EXERCISE AIM:
Wherever the word "vias" appears in the entries, copy the whole line.

DATA FOR THIS EXERCISE START

### config.mk
export PLATFORM = sky130hd
export DESIGN_NAME = coffee_machine_ctrl_flat
export DESIGN_NICKNAME = d
export VERILOG_FILES = /design/src/rtl/coffee_machine_ctrl_if.sv /design/src/rtl/coffee_machine_ctrl.sv /design/src/flat_wrapper.sv
export SDC_FILE = /design/constraint.sdc
export NUM_CORES = 1
export LEC_CHECK = 0
export BUFFER_PORTS_ARGS = -buffer_cell sky130_fd_sc_hd__buf_2
export CAP_MARGIN = 30
export CORE_MARGIN = 10
export CORE_UTILIZATION = 59
export DETAILED_ROUTE_END_ITERATION = 10
export GPL_ROUTABILITY_DRIVEN = 0
export GPL_TIMING_DRIVEN = 0
export PLACE_DENSITY = 0.95
export SLEW_MARGIN = 20
export SYNTH_ARGS = -nofsm -noshare
export SYNTH_HDL_FRONTEND = slang
export SYNTH_SLANG_ARGS = --single-unit
### constraint.sdc
create_clock -name clock -period 4 [get_ports clock]
set_clock_uncertainty 0.1 [all_clocks]
set_input_delay 0.4 -clock clock [delete_from_list [all_inputs] [get_ports clock]]
set_output_delay 0.4 -clock clock [all_outputs]
set_load 0.01 [all_outputs]
### src/rtl/coffee_machine_ctrl_if.sv
// Panel/driver bundle for the coffee machine controller.
// master = panel side (drives buttons/sensors), slave = controller side.
interface coffee_machine_ctrl_if #(
  parameter int CUP_W   = 3,
  parameter int COUNT_W = 8
);
  logic               W;
  logic               T;
  logic               B;
  logic [CUP_W-1:0]   cups;
  logic               S;
  logic               P;
  logic               clear;
  logic               H;
  logic               G;
  logic               Brew;
  logic               Wait;
  logic               Error;
  logic [1:0]         err_code;
  logic [CUP_W-1:0]   cups_left;
  logic [COUNT_W-1:0] served;

  modport master (
    output W, T, B, cups, S, P, clear,
    input  H, G, Brew, Wait, Error, err_code, cups_left, served
  );

  modport slave (
    input  W, T, B, cups, S, P, clear,
    output H, G, Brew, Wait, Error, err_code, cups_left, served
  );
endinterface
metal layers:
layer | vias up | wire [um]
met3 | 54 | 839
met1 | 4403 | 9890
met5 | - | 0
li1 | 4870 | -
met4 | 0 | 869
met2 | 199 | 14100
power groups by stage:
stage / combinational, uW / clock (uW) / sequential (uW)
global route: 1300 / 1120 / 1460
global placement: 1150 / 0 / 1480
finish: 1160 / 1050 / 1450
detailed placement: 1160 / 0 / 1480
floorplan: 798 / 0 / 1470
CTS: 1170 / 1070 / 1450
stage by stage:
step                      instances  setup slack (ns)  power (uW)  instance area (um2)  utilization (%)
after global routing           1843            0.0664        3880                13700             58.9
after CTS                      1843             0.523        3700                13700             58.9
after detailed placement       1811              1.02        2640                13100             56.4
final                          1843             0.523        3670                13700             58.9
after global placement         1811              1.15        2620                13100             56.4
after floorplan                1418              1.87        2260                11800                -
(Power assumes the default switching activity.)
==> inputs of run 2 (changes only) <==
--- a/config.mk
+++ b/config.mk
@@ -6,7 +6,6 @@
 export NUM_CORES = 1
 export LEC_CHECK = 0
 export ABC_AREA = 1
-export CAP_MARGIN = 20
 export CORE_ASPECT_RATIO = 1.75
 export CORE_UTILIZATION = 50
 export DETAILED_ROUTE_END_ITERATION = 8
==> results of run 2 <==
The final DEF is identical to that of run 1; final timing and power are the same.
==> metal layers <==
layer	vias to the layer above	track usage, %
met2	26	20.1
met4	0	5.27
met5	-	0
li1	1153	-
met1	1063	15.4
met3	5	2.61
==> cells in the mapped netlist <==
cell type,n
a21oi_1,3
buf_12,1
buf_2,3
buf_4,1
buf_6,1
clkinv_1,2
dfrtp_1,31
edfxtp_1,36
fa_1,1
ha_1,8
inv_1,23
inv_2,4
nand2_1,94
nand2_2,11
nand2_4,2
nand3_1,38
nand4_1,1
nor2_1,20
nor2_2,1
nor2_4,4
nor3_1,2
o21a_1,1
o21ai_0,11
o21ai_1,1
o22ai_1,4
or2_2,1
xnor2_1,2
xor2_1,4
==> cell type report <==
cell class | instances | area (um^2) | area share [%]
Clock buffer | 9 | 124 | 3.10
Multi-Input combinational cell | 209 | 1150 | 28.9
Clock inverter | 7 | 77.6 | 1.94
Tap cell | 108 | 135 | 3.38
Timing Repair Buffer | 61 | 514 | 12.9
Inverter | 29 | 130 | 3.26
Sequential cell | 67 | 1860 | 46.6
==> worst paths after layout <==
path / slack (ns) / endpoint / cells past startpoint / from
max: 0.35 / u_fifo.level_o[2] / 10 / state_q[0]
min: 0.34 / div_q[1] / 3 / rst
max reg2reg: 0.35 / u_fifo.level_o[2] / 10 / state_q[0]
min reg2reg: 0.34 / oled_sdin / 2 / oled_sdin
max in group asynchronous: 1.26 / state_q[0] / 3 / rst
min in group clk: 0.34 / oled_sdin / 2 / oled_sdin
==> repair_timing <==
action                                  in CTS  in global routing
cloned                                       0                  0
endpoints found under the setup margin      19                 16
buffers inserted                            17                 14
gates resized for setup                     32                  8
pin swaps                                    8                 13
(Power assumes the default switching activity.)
## src/rtl/relu_maxpool2x2_stream_if.sv

```systemverilog
// Stream bundle for relu_maxpool2x2_stream.
// Carries the int8 pixel input stream (in_valid/in_ready/in_data) and the
// pooled output stream (out_valid/out_ready/out_data/out_last).
//   master : the surrounding fabric (drives input beats, accepts outputs)
//   slave  : the pooling block itself
interface relu_maxpool2x2_stream_if;

    logic              in_valid;
    logic              in_ready;
    logic signed [7:0] in_data;
    logic              out_valid;
    logic              out_ready;
    logic signed [7:0] out_data;
    logic              out_last;

    modport master (
        output in_valid,
        output in_data,
        output out_ready,
        input  in_ready,
        input  out_valid,
        input  out_data,
        input  out_last
    );

    modport slave (
        input  in_valid,
        input  in_data,
        input  out_ready,
        output in_ready,
        output out_valid,
        output out_data,
        output out_last
    );

endinterface

```

## src/rtl/relu_maxpool2x2_stream.sv

```systemverilog
// Streaming ReLU + 2x2 stride-2 max pool over an IMG_W x IMG_H int8 map.
// Pixels arrive in raster order, one per accepted beat. Horizontal pairs are
// reduced into a hold register; even rows park their pair maxima in a
// half-row line buffer, odd rows combine with it and emit one pooled pixel.
// Ports:
//   clk              rising-edge clock
//   rst              synchronous active-high reset
//   bus.in_valid     input beat valid
//   bus.in_ready     combinational: !out_valid || out_ready
//   bus.in_data      signed int8 pixel
//   bus.out_valid    pooled pixel valid (registered)
//   bus.out_ready    downstream accepts
//   bus.out_data     signed int8 pooled pixel (registered)
//   bus.out_last     final pooled pixel of a frame (registered)
module relu_maxpool2x2_stream #(
    parameter int unsigned IMG_W   = 28,
    parameter int unsigned IMG_H   = 28,
    parameter bit          RELU_EN = 1'b1
) (
    input  logic                           clk,
    input  logic                           rst,
    relu_maxpool2x2_stream_if.slave        bus
);

    localparam int unsigned COL_W = (IMG_W > 2) ? $clog2(IMG_W) : 1;
    localparam int unsigned ROW_W = (IMG_H > 2) ? $clog2(IMG_H) : 1;
    localparam int unsigned LB_N  = IMG_W / 2;
    localparam int unsigned LB_W  = (LB_N > 1) ? $clog2(LB_N) : 1;

    localparam logic [COL_W-1:0] COL_LAST = COL_W'(IMG_W - 1);
    localparam logic [ROW_W-1:0] ROW_LAST = ROW_W'(IMG_H - 1);

    // Geometry sanity: windows must tile the map exactly.
    if ((IMG_W < 2) || ((IMG_W % 2) != 0)) begin : g_bad_img_w
        $error("relu_maxpool2x2_stream: IMG_W must be even and >= 2");
    end
    if ((IMG_H < 2) || ((IMG_H % 2) != 0)) begin : g_bad_img_h
        $error("relu_maxpool2x2_stream: IMG_H must be even and >= 2");
    end

    logic [COL_W-1:0]  col_q;
    logic [ROW_W-1:0]  row_q;
    logic signed [7:0] hold_q;
    logic signed [7:0] linebuf_q [LB_N];

    logic              out_valid_q;
    logic              out_last_q;
    logic signed [7:0] out_data_q;

    logic              in_ready_c;
    logic              accept_c;
    logic signed [7:0] relu_px_c;
    logic signed [7:0] pair_c;
    logic signed [7:0] lb_rd_c;
    logic signed [7:0] result_c;
    logic [LB_W-1:0]   lb_idx_c;
    logic              col_odd_c;
    logic              row_odd_c;
    logic              frame_end_c;

    // Input is blocked only while a pooled pixel is stalled downstream.
    assign in_ready_c = !out_valid_q || bus.out_ready;
    assign accept_c   = bus.in_valid && in_ready_c;

    // Datapath: ReLU, horizontal max, vertical max. All compares are signed.
    always_comb begin
        relu_px_c   = bus.in_data;
        if (RELU_EN && bus.in_data[7]) begin
            relu_px_c = 8'sd0;
        end
        pair_c      = (hold_q > relu_px_c) ? hold_q : relu_px_c;
        lb_idx_c    = LB_W'(col_q >> 1);
        lb_rd_c     = linebuf_q[lb_idx_c];
        result_c    = (lb_rd_c > pair_c) ? lb_rd_c : pair_c;
        col_odd_c   = col_q[0];
        row_odd_c   = row_q[0];
        frame_end_c = (col_q == COL_LAST) && (row_q == ROW_LAST);
    end

    // Raster position, horizontal hold register and output register.
    always_ff @(posedge clk) begin
        if (rst) begin
            col_q       <= '0;
            row_q       <= '0;
            hold_q      <= 8'sd0;
            out_valid_q <= 1'b0;
            out_last_q  <= 1'b0;
            out_data_q  <= 8'sd0;
        end else begin
            // Drain first; a load on the same edge overrides it below.
            if (out_valid_q && bus.out_ready) begin
                out_valid_q <= 1'b0;
                out_last_q  <= 1'b0;
            end

            if (accept_c) begin
                if (col_q == COL_LAST) begin
                    col_q <= '0;
                    row_q <= (row_q == ROW_LAST) ? '0 : row_q + 1'b1;
                end else begin
                    col_q <= col_q + 1'b1;
                end

                if (!col_odd_c) begin
                    hold_q <= relu_px_c;
                end else if (row_odd_c) begin
                    out_data_q  <= result_c;
                    out_last_q  <= frame_end_c;
                    out_valid_q <= 1'b1;
                end
            end
        end
    end

    // Half-row buffer of pair maxima; written on even rows before any read,
    // so it needs no reset.
    always_ff @(posedge clk) begin
        if (!rst && accept_c && col_odd_c && !row_odd_c) begin
            linebuf_q[lb_idx_c] <= pair_c;
        end
    end

    assign bus.in_ready  = in_ready_c;
    assign bus.out_valid = out_valid_q;
    assign bus.out_last  = out_last_q;
    assign bus.out_data  = out_data_q;

endmodule

```

## src/flat_wrapper.sv

```systemverilog
// flat-port wrapper written by rule: the top's interface ports become plain ports
module relu_maxpool2x2_stream_flat 
#(
    parameter int unsigned IMG_W   = 28,
    parameter int unsigned IMG_H   = 28,
    parameter bit          RELU_EN = 1'b1
)
  (clk, rst, bus_in_valid, bus_in_data, bus_out_ready, bus_in_ready, bus_out_valid, bus_out_data, bus_out_last);
  relu_maxpool2x2_stream_if bus_i ();
  input  logic clk;
  input  logic rst;
  input wire logic [$bits(bus_i.in_valid)-1:0] bus_in_valid;
  input wire logic [$bits(bus_i.in_data)-1:0] bus_in_data;
  input wire logic [$bits(bus_i.out_ready)-1:0] bus_out_ready;
  output wire logic [$bits(bus_i.in_ready)-1:0] bus_in_ready;
  output wire logic [$bits(bus_i.out_valid)-1:0] bus_out_valid;
  output wire logic [$bits(bus_i.out_data)-1:0] bus_out_data;
  output wire logic [$bits(bus_i.out_last)-1:0] bus_out_last;
  assign bus_i.in_valid = bus_in_valid;
  assign bus_i.in_data = bus_in_data;
  assign bus_i.out_ready = bus_out_ready;
  assign bus_in_ready = bus_i.in_ready;
  assign bus_out_valid = bus_i.out_valid;
  assign bus_out_data = bus_i.out_data;
  assign bus_out_last = bus_i.out_last;
  relu_maxpool2x2_stream #(.IMG_W(IMG_W), .IMG_H(IMG_H), .RELU_EN(RELU_EN)) u_core (.clk(clk), .rst(rst), .bus(bus_i));
endmodule
```
--- config.mk ---
export PLATFORM = sky130hd
export DESIGN_NAME = spi_dac_tx
export DESIGN_NICKNAME = d
export VERILOG_FILES = /design/src/rtl/spi_dac_pkg.sv /design/src/rtl/spi_dac_sclk_gen.sv /design/src/rtl/spi_dac_tx.sv
export SDC_FILE = /design/constraint.sdc
export NUM_CORES = 1
export LEC_CHECK = 0
export ABC_AREA = 1
export CORE_MARGIN = 2
export CORE_UTILIZATION = 48
export CTS_BUF_LIST = sky130_fd_sc_hd__clkbuf_16
export DETAILED_ROUTE_END_ITERATION = 7
export PLACE_DENSITY = 0.75
export SLEW_MARGIN = 0
export SYNTH_ARGS = -nofsm -noshare
export SYNTH_HDL_FRONTEND = slang
export SYNTH_SLANG_ARGS = --single-unit
--- constraint.sdc ---
create_clock -name clk -period 1.4 [get_ports clk]
set_input_delay 0.21 -clock clk [delete_from_list [all_inputs] [get_ports clk]]
set_output_delay 0.21 -clock clk [all_outputs]
set_load 0.02 [all_outputs]
--- src/rtl/spi_dac_pkg.sv ---
// Shared types and constants for the serial DAC transmitter (spi_dac_tx).
// Holds the FSM state encoding, the fixed frame length and the DAC power-down mode codes.
package spi_dac_pkg;

    typedef enum logic [1:0] {
        IDLE  = 2'd0,
        SHIFT = 2'd1,
        GAP   = 2'd2
    } state_t;

    localparam int FRAME_BITS = 16;

    localparam logic [1:0] MODE_NORMAL  = 2'b00;
    localparam logic [1:0] MODE_PD_1K   = 2'b01;
    localparam logic [1:0] MODE_PD_100K = 2'b10;
    localparam logic [1:0] MODE_PD_HIZ  = 2'b11;

endpackage

--- src/rtl/spi_dac_sclk_gen.sv ---
// SCLK divider for spi_dac_tx: registered SCLK (high first half, low second half of each bit)
// plus fall_tick (SCLK falls next edge) and bit_end (last cycle of a bit) strobes.
module spi_dac_sclk_gen #(
    parameter int CLK_DIV = 10
) (
    input  logic clk,
    input  logic resetn,
    input  logic run,
    output logic sclk,
    output logic fall_tick,
    output logic bit_end
);

    localparam int CW = $clog2(CLK_DIV);
    localparam logic [CW-1:0] LAST = CW'(CLK_DIV - 1);
    localparam logic [CW-1:0] HALF = CW'(CLK_DIV / 2);

    logic [CW-1:0] cnt_q;
    logic [CW-1:0] cnt_d;

    // Counter parks at zero whenever the frame is not shifting, so each frame starts on a fresh bit.
    always_comb begin
        cnt_d = '0;
        if (run && cnt_q != LAST) begin
            cnt_d = cnt_q + 1'b1;
        end
    end

    always_ff @(posedge clk or negedge resetn) begin
        if (!resetn) begin
            cnt_q <= '0;
            sclk  <= 1'b1;
        end else begin
            cnt_q <= cnt_d;
            sclk  <= (cnt_d < HALF);
        end
    end

    assign fall_tick = run && (cnt_q == HALF - 1'b1);
    assign bit_end   = run && (cnt_q == LAST);

endmodule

DATA FOR THIS EXERCISE END

EXPECTED OUTPUT:
layer | vias up | wire [um]
layer	vias to the layer above	track usage, %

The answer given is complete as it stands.